# Simple hierarchical search

Requires following steps:

- chunk documents
- generate embeddings
- set up db table and sqlite-vss
- populate db table
- test queries
- simple UI

## Chunk documents
As I already have tools for working with Sphinx XML, and given that this work is partly related to developing Jupyter Book / Sphinx tools to work with OU-XML, let's start there...
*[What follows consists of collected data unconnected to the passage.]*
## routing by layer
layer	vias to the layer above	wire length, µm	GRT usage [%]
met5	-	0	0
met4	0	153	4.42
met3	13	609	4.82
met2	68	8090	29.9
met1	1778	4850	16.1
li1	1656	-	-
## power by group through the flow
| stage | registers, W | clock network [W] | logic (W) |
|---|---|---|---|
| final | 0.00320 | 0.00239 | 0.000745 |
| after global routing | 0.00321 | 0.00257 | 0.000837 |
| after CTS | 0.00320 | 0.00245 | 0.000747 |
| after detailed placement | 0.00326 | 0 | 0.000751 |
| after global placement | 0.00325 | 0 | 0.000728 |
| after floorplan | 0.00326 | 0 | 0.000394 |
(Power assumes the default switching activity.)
===== src/rtl/load_instruction_tx.sv =====
// load_instruction_tx: streams an 8-word instruction buffer as one burst of strobed beats to a single loader.
// Latency: start accepted in cycle 0, beats in cycles 1..8, gap in cycles 9..10, done_o pulse in cycle 11.
// Backpressure: none from the loader; start while busy is ignored, cfg write while busy is dropped with err_o.
module load_instruction_tx #(
    parameter int NB_PERIPHERALS = 16,
    parameter int LOG_N_INIT     = 4,
    parameter int N_WORDS        = 8
) (
    input  logic                      clk_i,
    input  logic                      rst_ni,
    input  logic                      cfg_we_i,
    input  logic [2:0]                cfg_addr_i,
    input  logic [31:0]               cfg_wdata_i,
    input  logic                      start_i,
    input  logic [LOG_N_INIT-1:0]     target_i,
    input  logic [1:0]                change_i,
    output logic                      busy_o,
    output logic                      done_o,
    output logic                      err_o,
    output logic [31:0]               instrut_value_o,
    output logic [NB_PERIPHERALS-1:0] load_ctrl_o,
    output logic [1:0]                change_o
);

    // The receiver commits exactly when its count reaches eight, so the burst length is fixed.
    localparam logic [2:0] LAST_BEAT = 3'(N_WORDS - 1);

    typedef enum logic [1:0] {
        ST_IDLE = 2'd0,
        ST_SEND = 2'd1,
        ST_GAP  = 2'd2,
        ST_DONE = 2'd3
    } state_t;

    state_t                  state_q;
    logic [2:0]              beat_q;
    logic                    gap_q;
    logic [LOG_N_INIT-1:0]   tgt_q;
    logic [31:0]             buf_q [N_WORDS];

    logic [31:0]             tgt_ext;
    logic                    tgt_ok;
    logic                    start_ok;
    logic                    start_bad;
    logic                    wr_ok;
    logic                    wr_bad;
    logic [2:0]              nxt_beat;
    logic [2:0]              rd_idx;
    logic [31:0]             first_word;

    // One-hot strobe for a target id; callers only pass ids already checked against NB_PERIPHERALS.
    function automatic logic [NB_PERIPHERALS-1:0] onehot(input logic [LOG_N_INIT-1:0] id);
        onehot = NB_PERIPHERALS'(1) << id;
    endfunction

    // Accept/reject decisions for start and cfg writes, plus the read index of the next beat.
    always_comb begin
        tgt_ext   = 32'(target_i);
        tgt_ok    = (tgt_ext < NB_PERIPHERALS);
        start_ok  = start_i && !busy_o && tgt_ok;
        start_bad = start_i && !busy_o && !tgt_ok;
        wr_ok     = cfg_we_i && !busy_o;
        wr_bad    = cfg_we_i && busy_o;
        nxt_beat  = beat_q + 3'd1;
        // The re_ext table only has four entries, so words 0..3 are sent twice.
        rd_idx    = change_o[1] ? {1'b0, nxt_beat[1:0]} : nxt_beat;
        // Beat 0 always reads word 0; a write to it in the start cycle must be forwarded.
        first_word = (wr_ok && (cfg_addr_i == 3'd0)) ? cfg_wdata_i : buf_q[0];
    end

    // Instruction buffer: writable only while no burst is in flight.
    always_ff @(posedge clk_i or negedge rst_ni) begin
        if (!rst_ni) begin
            for (int i = 0; i < N_WORDS; i++) begin
                buf_q[i] <= '0;
            end
        end else if (wr_ok) begin
            buf_q[cfg_addr_i] <= cfg_wdata_i;
        end
    end

    // Burst sequencer with registered beat, strobe, busy and done outputs.
    always_ff @(posedge clk_i or negedge rst_ni) begin
        if (!rst_ni) begin
            state_q         <= ST_IDLE;
            beat_q          <= '0;
            gap_q           <= 1'b0;
            tgt_q           <= '0;
            change_o        <= '0;
            load_ctrl_o     <= '0;
            instrut_value_o <= '0;
            busy_o          <= 1'b0;
            done_o          <= 1'b0;
        end else begin
            done_o <= 1'b0;
            case (state_q)
                ST_IDLE, ST_DONE: begin
                    if (start_ok) begin
                        state_q         <= ST_SEND;
                        beat_q          <= '0;
                        tgt_q           <= target_i;
                        change_o        <= change_i;
                        load_ctrl_o     <= onehot(target_i);
                        instrut_value_o <= first_word;
                        busy_o          <= 1'b1;
                    end else begin
                        state_q <= ST_IDLE;
                    end
                end
                ST_SEND: begin
                    if (beat_q == LAST_BEAT) begin
                        state_q         <= ST_GAP;
                        gap_q           <= 1'b0;
                        load_ctrl_o     <= '0;
                        instrut_value_o <= '0;
                    end else begin
                        beat_q          <= nxt_beat;
                        load_ctrl_o     <= onehot(tgt_q);
                        instrut_value_o <= buf_q[rd_idx];
                    end
                end
                ST_GAP: begin
                    // First gap cycle lets the receiver see count==8, second covers its commit.
                    if (gap_q) begin
                        state_q <= ST_DONE;
                        busy_o  <= 1'b0;
                        done_o  <= 1'b1;
                    end else begin
                        gap_q <= 1'b1;
                    end
                end
                default: begin
                    state_q <= ST_IDLE;
                end
            endcase
        end
    end

    // Single error pulse for a rejected start and/or a rejected cfg write.
    always_ff @(posedge clk_i or negedge rst_ni) begin
        if (!rst_ni) begin
            err_o <= 1'b0;
        end else begin
            err_o <= start_bad || wr_bad;
        end
    end

endmodule
$ cat src/rtl/vga_sync_if.sv
// Timing bundle from vga_sync_gen to the pixel stage.
// frame_count is present only when VGA_SYNC_FRAME_CNT_EN is defined.
interface vga_sync_if;
   logic       hsync;
   logic       vsync;
   logic       video_on;
   logic       p_tick;
   logic       frame_start;
   logic [9:0] pixel_x;
   logic [9:0] pixel_y;
`ifdef VGA_SYNC_FRAME_CNT_EN
   logic [7:0] frame_count;
`endif

   modport master (
`ifdef VGA_SYNC_FRAME_CNT_EN
      output frame_count,
`endif
      output hsync, vsync, video_on, p_tick, frame_start, pixel_x, pixel_y
   );

   modport slave (
`ifdef VGA_SYNC_FRAME_CNT_EN
      input frame_count,
`endif
      input hsync, vsync, video_on, p_tick, frame_start, pixel_x, pixel_y
   );
endinterface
First up, we need to be be able to chunk markdown documents. We can render Jupyter notebook `.ipnyb` documents, as well as MyST markdown, into Sphinx-XML by building using `jb build ./tests/book --all --builder custom --custom-builder xml` (I really need to do some digging to find the Python calls used by the command-line command, rather than having to use the CLI.)
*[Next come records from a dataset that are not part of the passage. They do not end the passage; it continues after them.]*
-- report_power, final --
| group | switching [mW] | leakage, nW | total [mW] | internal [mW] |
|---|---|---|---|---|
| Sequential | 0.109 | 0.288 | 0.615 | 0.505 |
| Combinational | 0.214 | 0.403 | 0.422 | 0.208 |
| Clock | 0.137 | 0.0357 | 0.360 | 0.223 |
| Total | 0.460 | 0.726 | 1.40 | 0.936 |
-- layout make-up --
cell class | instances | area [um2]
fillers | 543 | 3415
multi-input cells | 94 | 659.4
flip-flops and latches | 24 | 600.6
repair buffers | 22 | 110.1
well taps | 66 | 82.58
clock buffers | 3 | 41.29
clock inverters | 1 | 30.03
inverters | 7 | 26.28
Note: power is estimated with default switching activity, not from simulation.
Let's start with a hack to just convert a single file. Do this by creating a dummy `toc.yml` file and running the builder:

In [162]:
# %pip install lxml

import subprocess
from lxml import etree
from pathlib import Path

_ = subprocess.run(
    "jb build . --all --builder custom --custom-builder xml",
    shell=True,
    cwd=".",
    stdout=subprocess.PIPE,
    stderr=subprocess.PIPE,
    text=True,
)

# We could perhaps get the name part of the filename
# by parsing the _toc.yml file.
xml_out = Path(".") / "_build" / "xml" / f"dummy.xml"
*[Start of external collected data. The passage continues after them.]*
**config.mk**
```make
export PLATFORM = sky130hd
export DESIGN_NAME = pwm_peripheral
export DESIGN_NICKNAME = d
export VERILOG_FILES = /design/src/rtl/pwm_peripheral.sv
export SDC_FILE = /design/constraint.sdc
export NUM_CORES = 1
export LEC_CHECK = 0
export BUFFER_PORTS_ARGS = -buffer_cell sky130_fd_sc_hd__buf_2
export CORE_UTILIZATION = 52
export CTS_CLUSTER_SIZE = 14
export DETAILED_ROUTE_END_ITERATION = 8
export PLACE_DENSITY = 0.76
export SLEW_MARGIN = 40
export SYNTH_ARGS = -nofsm -noshare
export SYNTH_HDL_FRONTEND = slang
export SYNTH_SLANG_ARGS = --single-unit
```
**constraint.sdc**
```tcl
create_clock -name clk -period 2.1 [get_ports clk]
set_input_delay 0.21 -clock clk [delete_from_list [all_inputs] [get_ports clk]]
set_output_delay 0.21 -clock clk [all_outputs]
set_load 0.02 [all_outputs]
```
**src/rtl/pwm_peripheral.sv**
```systemverilog
// ---------------------------------------------------------------------------
// pwm_peripheral
//
// Purpose:
//   Drives 16 output pins from the SPI-written control registers.
//   Each pin is driven in one of three ways:
//     - forced low,
//     - held static high, or
//     - driven by one shared 8-bit PWM waveform.
//   A clock prescaler sets the PWM period.
//   The requested duty cycle is double-buffered into a shadow register.
//   The shadow is loaded only at a period boundary, so a duty change never
//   cuts a period short or stretches it.
//
// Parameters:
//   CLK_DIV          prescaler terminal count (1..65535).
//                    One PWM step lasts CLK_DIV clk cycles.
//                    One period lasts 256*CLK_DIV clk cycles.
//
// Ports:
//   clk              system clock; all logic runs on the rising edge
//   rst              synchronous, active-high reset
//   en_reg_out_7_0   output enable, pins 7..0
//   en_reg_out_15_8  output enable, pins 15..8
//   en_reg_pwm_7_0   PWM-mode select, pins 7..0
//   en_reg_pwm_15_8  PWM-mode select, pins 15..8
//   pwm_duty_cycle   requested duty, 0x00..0xFF
//   out              registered pin drive; bit i drives pin i
//   period_start     one-cycle pulse on the first cycle of each period
//                    that follows a wrap
// ---------------------------------------------------------------------------
module pwm_peripheral #(
    parameter int unsigned CLK_DIV = 13
) (
    input  logic        clk,
    input  logic        rst,
    input  logic [7:0]  en_reg_out_7_0,
    input  logic [7:0]  en_reg_out_15_8,
    input  logic [7:0]  en_reg_pwm_7_0,
    input  logic [7:0]  en_reg_pwm_15_8,
    input  logic [7:0]  pwm_duty_cycle,
    output logic [15:0] out,
    output logic        period_start
);

    localparam logic [15:0] TICK_AT = 16'(CLK_DIV - 1);

    logic [15:0] prescaler;
    logic [7:0]  pwm_cnt;
    logic [7:0]  duty_shadow;

    logic        tick;
    logic        wrap;
    logic        pwm_sig;
    logic [15:0] en_out;
    logic [15:0] en_pwm;
    logic [15:0] pin_next;

    // Decode the step tick and the period wrap from the registered counters.
    //
    // Full duty (0xFF) is special-cased so that the pin stays high for the
    // whole period. Without it, the plain compare would leave one low step
    // at count 255.
    //
    // Pin mux, evaluated per bit:
    //   - the output enable wins over everything;
    //   - a pin that is enabled but not in PWM mode is static high.
    always_comb begin
        tick     = (prescaler == TICK_AT);
        wrap     = tick && (pwm_cnt == 8'hFF);
        pwm_sig  = (duty_shadow == 8'hFF) || (pwm_cnt < duty_shadow);
        en_out   = {en_reg_out_15_8, en_reg_out_7_0};
        en_pwm   = {en_reg_pwm_15_8, en_reg_pwm_7_0};
        pin_next = en_out & (~en_pwm | {16{pwm_sig}});
    end

    // All state lives in this one block.
    //
    // Reset puts every counter back at zero, so the first period after
    // reset starts cleanly at step 0 with duty 0x00.
    //
    // The shadow loads on the wrap edge. The new duty therefore takes effect
    // exactly when pwm_cnt returns to 0, which is the same cycle in which
    // period_start is high.
    //
    // The pins are registered and follow enable changes one cycle later,
    // with no alignment to the period.
    always_ff @(posedge clk) begin
        if (rst) begin
            prescaler    <= 16'd0;
            pwm_cnt      <= 8'd0;
            duty_shadow  <= 8'h00;
            out          <= 16'h0000;
            period_start <= 1'b0;
        end else begin
            prescaler <= tick ? 16'd0 : prescaler + 16'd1;
            if (tick) begin
                pwm_cnt <= pwm_cnt + 8'd1;
            end
            if (wrap) begin
                duty_shadow <= pwm_duty_cycle;
            end
            out          <= pin_next;
            period_start <= wrap;
        end
    end

endmodule
```
==> results.py <==
metrics = {
    "drt": {
        "vias": 1923,
        "ant_nets": 0,
        "drc": 0,
        "firstDrtPassIters": 4,
        "totalWireLength_um": 4644,
        "drtIter0Drc": 131,
        "avgViaCountPerCell": 5.283,
        "wire_per_inst_um": 12.76,
    },
    "clock_tree": {
        "clkTransAtPathRegs_ns": 0.10,
        "clockBufferDepth": 2,
        "cts_root_buffer": "clkbuf_8",
        "tritoncts": "yes",
        "numCtsBuffers": 5,
        "clock_sinks": 49,
        "h-tree-depth": 2,
        "cts.repair.resized": 0,
        "worstSkewPairLatency_ns": 0.30,
    },
    "finish": {
        "fill_cells": 347,
        "fin_cells": 364,
        "mostFrequentLayoutCells": "buf_2 (58), dfxtp_1 (49), nand2b_1 (33)",
        "num_antenna_cells": 0,
        "drive_above_1_share_pct": 26.11,
        "layout_commonest_cell": "buf_2",
        "final_nets": 365,
        "areaGrowthSynthToFinish_pct": 21.15,
    },
    "yosys": {
        "syn-cell-area_sq_mm": 0.002277,
        "synth_seq_cells": 49,
        "synthCells": 249,
        "async_flop_share_pct": 0,
        "synth_area_per_cell_sq_um": 9.145,
        "ys_seq_area_share_pct": 43.08,
        "yosysWarnings": 0,
        "ys_types": 39,
        "synth_edf_count": 0,
        "synth_top_flop_cell": "dfxtp_1",
        "synth_fp_nets": 301,
    },
    "global_routing": {
        "grt-ovfl-total": 0,
        "grt_pass1_wl_um": 7327,
        "grt_start_max_net_pins": 44,
        "gr-usage-all-layers_pct": 20.82,
        "grt_antenna_before_repair": 0,
        "grt_pass1_vias": 1758,
    },
    "floorplan": {
        "die_area_sq_mm": 0.004648,
        "die_h_um": 68.18,
        "pin_count": 59,
        "core_sq_mm": 0.004115,
        "initial_core_util_pct": 55.34,
        "num_rows": 23,
        "fp.dieW_um": 68.18,
    },
    "sta": {
        "period_minus_slack_ns": 1.927,
        "final_max_slew_viol_count": 0,
        "rsz0062_at_grt": "no",
        "setup_viol": 0,
        "finClkSkew_ns": 0.01310,
        "fmax_mhz": 519.0,
        "slew_headroom_pct": 56.53,
        "post-route-period-util_pct": 91.76,
        "setup_tns_ns": 0,
        "worst_pin_slew_ns": 0.6504,
        "hold_viol_final": 0,
    },
    "worst_setup_path": {
        "crit_path_top_delay_cell": "dfxtp_1",
        "worst-setup-path-type": "reg2reg",
        "critPathTopFamily": "simple AND/OR/NAND/NOR gates",
        "cp_data_required_time_ns": 2.29,
        "r2r_slack_ns": 0.17,
        "critPathBufInv": 1,
        "endpoint_kind": "flop",
        "start_kind": "flop",
        "cp.arrival_ns": 2.12,
        "path_cells": "inv_1 > ha_1 > nor4b_4 > nand4_2 > nor4_1 > mux2_2",
        "worstPathMaxFanout": 6,
        "cpPeakStageDelay_ns": 0.38,
    },
    "power_and_ir_drop": {
        "p_leak_uw": 0.001113,
        "ir_worst_vdd_v": 0.0002765,
        "power.density_mw_per_mm2": 591.6,
    },
    "placement": {
        "gp_congestion": 0.7640,
        "io_buffers": 58,
        "hpwl_um": 3368,
        "place_inst": 355,
    },
    "hold_path": {
        "min_path_type": "in2reg",
    },
    "run": {
        "cap_viol_max_count": 0,
    },
    "status": {
        "status": "completed",
    },
}
==> cell usage after synthesis (2+ instances only) <==
cell type | number | area [sq um]
dfxtp_1 | 49 | 980.9
nand2b_1 | 33 | 206.5
a21oi_1 | 22 | 110.1
nor2_1 | 22 | 82.58
inv_1 | 14 | 52.55
nand3_1 | 12 | 60.06
ha_1 | 10 | 125.1
nand4_1 | 10 | 62.56
xnor2_1 | 10 | 87.58
mux2i_1 | 9 | 90.09
nor4_1 | 7 | 43.79
nand2_1 | 6 | 22.52
buf_2 | 5 | 25.02
clkbuf_1 | 4 | 15.01
nor3_1 | 4 | 20.02
xor2_1 | 4 | 35.03
o31ai_1 | 3 | 22.52
or4_1 | 3 | 22.52
o21ai_0 | 2 | 10.01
def create_top_section_root(xml_out):
    tree = etree.parse(
        xml_out, parser=etree.XMLParser(strip_cdata=False, remove_blank_text=True)
    )
    etree.cleanup_namespaces(tree)
    root = tree.getroot().find("section")
    # result = root.find(".//title").getnext()
    return tree, root


tree, root = create_top_section_root(xml_out)

xml_bytes = etree.tostring(root, pretty_print=True, encoding="utf-8")

print(xml_bytes.decode("utf-8"))

huggingface/tokenizers: The current process just got forked, after parallelism has already been used. Disabling parallelism to avoid deadlocks...
	- Avoid using `tokenizers` before the fork if possible
	- Explicitly set the environment variable TOKENIZERS_PARALLELISM=(true | false)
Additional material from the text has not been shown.